In male-dominated fields, women continue to be undervalued in the workplace.
Update May 10 at 7:01 a.m. PT: Goldman Sachs agreed to pay $215 million to settle a class-action lawsuit that alleges the bank systematically underpays and undervalues women. The settlement will pay out roughly 2,800 women employees in various divisions at Goldman, where men continue to outnumber women and dominate senior roles.
“I have been proud to support this case without hesitation over the last nearly 13 years and believe this settlement will help the women I had in mind when I filed the case,” said Shanna Orlich, one of the women who first filed the legal complaint.
Goldman Sachs will be headed to court next month to battle a class of current and former female employees who assert they received lower pay and weaker performance reviews as a result of pervasive gender discrimination, stifling career growth.
The Goldman case stretches back to actions the company took in 2002 and 2004, and it’s tempting to believe that whatever gender bias sins the investment bank allegedly committed over a decade ago would never happen now.
But in another male-dominated field—surgery—recent data show that women continue to be undervalued in the workplace. Like Goldman executives, faculty at the University of Washington rated their senior female residents significantly worse than their men. According to faculty, senior male residents outshone the women in nearly every category: knowledge of surgical diseases, operative knowledge, professionalism, health and well-being, and administrative tasks. A solitary woman scored high in one category: patient and family-centered communication. The sample size was small, but a larger, multi-center study in emergency medicine also found that faculty—both male and female—favored male residents. They felt the women they were rating lacked confidence in procedural skills.
A male standard is the default in fields built by men for men, like surgery.
It looks pretty bad for women. But if you ignore those faculty opinions and look at studies of actual patient outcomes, you’d find something entirely different. Patients with diabetes, heart attacks and other causes for hospital admission fare better with female physicians, not worse. And surgical patients in the U.S. and Canada, particularly women, have better outcomes with female surgeons.
Why the difference?
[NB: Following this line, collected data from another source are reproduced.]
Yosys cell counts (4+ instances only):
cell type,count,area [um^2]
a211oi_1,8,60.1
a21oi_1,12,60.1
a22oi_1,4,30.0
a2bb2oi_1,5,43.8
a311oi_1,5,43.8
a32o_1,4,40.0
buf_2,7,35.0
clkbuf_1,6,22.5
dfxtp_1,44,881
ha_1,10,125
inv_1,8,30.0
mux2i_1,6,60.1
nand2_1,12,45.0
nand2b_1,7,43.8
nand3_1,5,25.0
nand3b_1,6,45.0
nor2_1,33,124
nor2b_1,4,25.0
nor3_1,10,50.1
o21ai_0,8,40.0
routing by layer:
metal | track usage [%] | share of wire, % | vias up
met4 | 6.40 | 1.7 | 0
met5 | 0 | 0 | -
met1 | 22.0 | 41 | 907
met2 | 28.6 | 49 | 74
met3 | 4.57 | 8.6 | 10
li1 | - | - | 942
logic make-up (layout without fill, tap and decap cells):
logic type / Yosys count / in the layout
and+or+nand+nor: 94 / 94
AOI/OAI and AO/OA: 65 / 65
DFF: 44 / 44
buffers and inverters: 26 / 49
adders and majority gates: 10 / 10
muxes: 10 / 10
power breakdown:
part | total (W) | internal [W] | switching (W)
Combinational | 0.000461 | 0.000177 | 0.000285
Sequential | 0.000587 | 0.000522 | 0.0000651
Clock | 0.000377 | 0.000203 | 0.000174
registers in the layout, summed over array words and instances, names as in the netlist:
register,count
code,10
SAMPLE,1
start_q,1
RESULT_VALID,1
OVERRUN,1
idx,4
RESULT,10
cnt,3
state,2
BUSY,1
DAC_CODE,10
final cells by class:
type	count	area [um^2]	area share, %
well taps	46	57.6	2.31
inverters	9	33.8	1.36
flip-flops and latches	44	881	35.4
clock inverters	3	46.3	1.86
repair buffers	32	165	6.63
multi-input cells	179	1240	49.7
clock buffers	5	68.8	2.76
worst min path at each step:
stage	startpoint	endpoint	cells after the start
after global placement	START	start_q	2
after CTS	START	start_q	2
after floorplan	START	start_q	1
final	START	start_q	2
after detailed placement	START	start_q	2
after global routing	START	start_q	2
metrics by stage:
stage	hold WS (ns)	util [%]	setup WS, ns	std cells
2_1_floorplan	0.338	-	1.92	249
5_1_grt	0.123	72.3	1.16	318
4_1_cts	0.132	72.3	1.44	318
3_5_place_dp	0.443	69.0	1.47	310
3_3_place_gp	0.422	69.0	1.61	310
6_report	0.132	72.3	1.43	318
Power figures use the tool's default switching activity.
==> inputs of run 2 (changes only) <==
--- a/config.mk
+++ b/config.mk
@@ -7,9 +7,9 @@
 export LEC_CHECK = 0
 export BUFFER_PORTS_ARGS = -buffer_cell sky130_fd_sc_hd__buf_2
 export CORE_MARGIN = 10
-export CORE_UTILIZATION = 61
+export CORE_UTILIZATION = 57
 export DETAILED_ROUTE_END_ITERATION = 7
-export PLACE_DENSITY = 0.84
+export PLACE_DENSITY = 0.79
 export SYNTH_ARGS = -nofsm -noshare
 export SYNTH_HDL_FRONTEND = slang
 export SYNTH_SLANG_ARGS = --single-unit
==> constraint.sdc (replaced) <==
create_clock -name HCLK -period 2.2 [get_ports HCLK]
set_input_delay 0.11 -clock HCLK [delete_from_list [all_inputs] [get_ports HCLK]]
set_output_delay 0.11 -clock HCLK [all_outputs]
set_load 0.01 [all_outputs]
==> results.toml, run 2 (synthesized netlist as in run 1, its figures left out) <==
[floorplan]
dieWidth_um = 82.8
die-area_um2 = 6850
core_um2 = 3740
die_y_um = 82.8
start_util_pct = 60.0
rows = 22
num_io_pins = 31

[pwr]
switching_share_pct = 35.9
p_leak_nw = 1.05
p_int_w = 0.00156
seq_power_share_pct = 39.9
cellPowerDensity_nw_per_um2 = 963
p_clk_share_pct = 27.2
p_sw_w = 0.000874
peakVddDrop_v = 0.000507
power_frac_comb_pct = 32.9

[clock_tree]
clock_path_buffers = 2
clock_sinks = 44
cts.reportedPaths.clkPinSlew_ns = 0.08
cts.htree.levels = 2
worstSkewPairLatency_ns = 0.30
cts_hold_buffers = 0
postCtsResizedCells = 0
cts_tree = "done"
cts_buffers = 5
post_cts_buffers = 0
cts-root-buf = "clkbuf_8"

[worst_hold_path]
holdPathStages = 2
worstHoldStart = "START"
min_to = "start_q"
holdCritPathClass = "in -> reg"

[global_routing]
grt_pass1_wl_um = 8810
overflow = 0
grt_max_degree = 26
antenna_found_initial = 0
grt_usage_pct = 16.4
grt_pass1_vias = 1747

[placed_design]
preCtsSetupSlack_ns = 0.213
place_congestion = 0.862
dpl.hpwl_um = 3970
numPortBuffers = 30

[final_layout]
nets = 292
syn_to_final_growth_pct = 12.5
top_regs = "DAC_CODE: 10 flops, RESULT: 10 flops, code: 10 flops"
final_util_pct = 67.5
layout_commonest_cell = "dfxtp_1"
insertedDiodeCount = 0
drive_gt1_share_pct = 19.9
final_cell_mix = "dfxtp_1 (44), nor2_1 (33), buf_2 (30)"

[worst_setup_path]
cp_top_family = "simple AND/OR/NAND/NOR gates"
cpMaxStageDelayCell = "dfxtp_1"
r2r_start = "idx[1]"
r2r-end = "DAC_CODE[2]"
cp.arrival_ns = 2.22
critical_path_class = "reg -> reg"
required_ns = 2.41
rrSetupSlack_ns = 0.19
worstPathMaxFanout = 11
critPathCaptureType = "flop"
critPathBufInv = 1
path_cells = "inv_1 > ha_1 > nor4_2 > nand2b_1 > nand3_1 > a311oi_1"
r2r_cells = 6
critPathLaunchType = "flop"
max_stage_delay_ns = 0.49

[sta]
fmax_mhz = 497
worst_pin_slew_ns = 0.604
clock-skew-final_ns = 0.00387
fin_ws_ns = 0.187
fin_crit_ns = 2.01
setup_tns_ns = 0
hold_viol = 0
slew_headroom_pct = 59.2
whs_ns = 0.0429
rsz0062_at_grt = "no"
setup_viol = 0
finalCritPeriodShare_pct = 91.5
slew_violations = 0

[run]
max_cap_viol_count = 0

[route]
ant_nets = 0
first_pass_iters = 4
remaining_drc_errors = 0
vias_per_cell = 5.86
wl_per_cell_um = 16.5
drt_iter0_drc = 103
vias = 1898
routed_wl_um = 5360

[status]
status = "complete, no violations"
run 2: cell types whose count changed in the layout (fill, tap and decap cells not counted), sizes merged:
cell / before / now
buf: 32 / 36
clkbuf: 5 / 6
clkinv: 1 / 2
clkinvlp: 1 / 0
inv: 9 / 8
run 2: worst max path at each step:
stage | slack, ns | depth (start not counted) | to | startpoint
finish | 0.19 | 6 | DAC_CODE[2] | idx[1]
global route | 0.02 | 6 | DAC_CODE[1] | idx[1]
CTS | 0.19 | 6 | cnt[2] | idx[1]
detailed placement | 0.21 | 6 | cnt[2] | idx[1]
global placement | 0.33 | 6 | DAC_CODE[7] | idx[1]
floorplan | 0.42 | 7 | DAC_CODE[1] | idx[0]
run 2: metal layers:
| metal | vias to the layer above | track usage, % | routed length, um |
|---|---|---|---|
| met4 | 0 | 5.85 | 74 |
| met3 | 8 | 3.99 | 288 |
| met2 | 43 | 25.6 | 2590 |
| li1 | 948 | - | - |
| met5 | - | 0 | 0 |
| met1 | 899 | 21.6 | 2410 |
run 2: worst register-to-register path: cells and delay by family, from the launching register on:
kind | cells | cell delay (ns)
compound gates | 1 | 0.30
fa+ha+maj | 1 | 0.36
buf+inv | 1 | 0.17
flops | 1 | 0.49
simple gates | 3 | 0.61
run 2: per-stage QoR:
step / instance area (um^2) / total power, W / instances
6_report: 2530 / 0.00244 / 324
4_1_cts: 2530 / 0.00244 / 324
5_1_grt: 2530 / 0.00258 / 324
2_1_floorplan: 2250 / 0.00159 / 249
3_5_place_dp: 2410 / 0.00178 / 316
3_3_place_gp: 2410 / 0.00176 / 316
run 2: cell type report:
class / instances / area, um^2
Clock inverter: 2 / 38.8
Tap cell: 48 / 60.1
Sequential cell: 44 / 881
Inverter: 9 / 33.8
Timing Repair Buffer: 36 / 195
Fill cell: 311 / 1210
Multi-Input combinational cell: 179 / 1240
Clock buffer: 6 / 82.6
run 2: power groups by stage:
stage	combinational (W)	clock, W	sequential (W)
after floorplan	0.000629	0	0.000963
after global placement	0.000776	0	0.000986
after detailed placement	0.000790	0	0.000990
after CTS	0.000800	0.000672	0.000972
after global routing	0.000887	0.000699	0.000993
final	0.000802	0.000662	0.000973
We can only guess, but perhaps their softer, more ‘feminine’ qualities—the very qualities that might be contributing to those lower faculty evaluations—gave women an advantage in the practice of medicine. After all, studies have shown that women physicians are more likely to explore patients’ social circumstances, collaborate with colleagues and follow guidelines.
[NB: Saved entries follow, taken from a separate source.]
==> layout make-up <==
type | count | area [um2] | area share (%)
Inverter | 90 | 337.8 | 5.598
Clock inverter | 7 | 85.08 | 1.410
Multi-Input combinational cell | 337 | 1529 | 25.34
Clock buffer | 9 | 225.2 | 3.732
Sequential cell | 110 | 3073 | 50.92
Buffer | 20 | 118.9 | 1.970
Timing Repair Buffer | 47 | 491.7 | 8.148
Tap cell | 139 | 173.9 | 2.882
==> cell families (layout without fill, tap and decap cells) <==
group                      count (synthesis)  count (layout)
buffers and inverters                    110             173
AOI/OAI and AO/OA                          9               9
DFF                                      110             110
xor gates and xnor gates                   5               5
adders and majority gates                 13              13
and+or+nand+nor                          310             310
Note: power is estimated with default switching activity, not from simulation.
If institutions use opinion-based evaluations to determine promotions and competence, then they should recognize the biases baked into those opinions. Sadly, many diversity programs that aim to shed light on those biases often fail and sometimes even backfire because they work at the cognitive level—raising awareness—without the emotional engagement that drives the urge to change.
A male standard is the default in fields built by men for men, like surgery. Years ago, as a plastic surgery resident, I protested the knowledge-category score that one of my professors had given me. Only after I told him I had received a 99 percent on a national examination did he relent. I realized my nickname, ‘Giggles,’ wasn’t working in my favor. Later, communication experts at women surgeons’ symposiums warned us against making suggestions the way women often did—the way I did: “Maybe we could consider…” or “Perhaps we could try…”
It turns out I was setting myself up to be ignored or uncredited. Why wasn’t anyone teaching the men to talk like women?
Unconscious bias disproportionately drives female students away from surgery. With its lengthy training system (five or more years longer than primary care specialties), surgical specialties retain a military-like hierarchy with a pro-male gender bias that increases career engagement among male residents, possibly contributing to their higher academic performance. A qualitative systematic review of gender bias in surgery found that female surgeons feel more closely scrutinized for mistakes, and to fit in, some compromise their female identity, even engaging in lewd remarks with their male colleagues. Maternity leave is stigmatized, even by female superiors, and female surgeons observe gender disparities in pay and advancement, despite being equally qualified.
Among women who do train in surgery, one in four quit—significantly more than men—and those who finish are significantly less likely than men to become board certified. And their substantial attrition up the academic ladder narrows the female representation from 29 percent at the bottom rung (assistant professor) to 6.3 percent at the top (chair).
At Goldman, the share of women employees reached 42.2 percent in 2021, yet its senior management remains static around 23 percent. Are so many women really not qualified for promotion?
We need unbiased information—data, not opinions—to find out. Too many institutions evaluate people like the scouts described in Michael Lewis’s Moneyball: The Art of Winning an Unfair Game, the ones who fought with their stats-obsessed general manager, Billy Beane. They knew the way a baseball player should look—”like an athlete”—just the way the surgery and emergency medicine faculty know how surgeons and E.R. docs should look, talk and act. And yet, the data shows that the underdogs—the soft-bodied players and the under-scoring women—perform better than the rest. If we give them a chance, everyone wins.
On June 5, Goldman Sachs may wish they’d had a Billy Beane.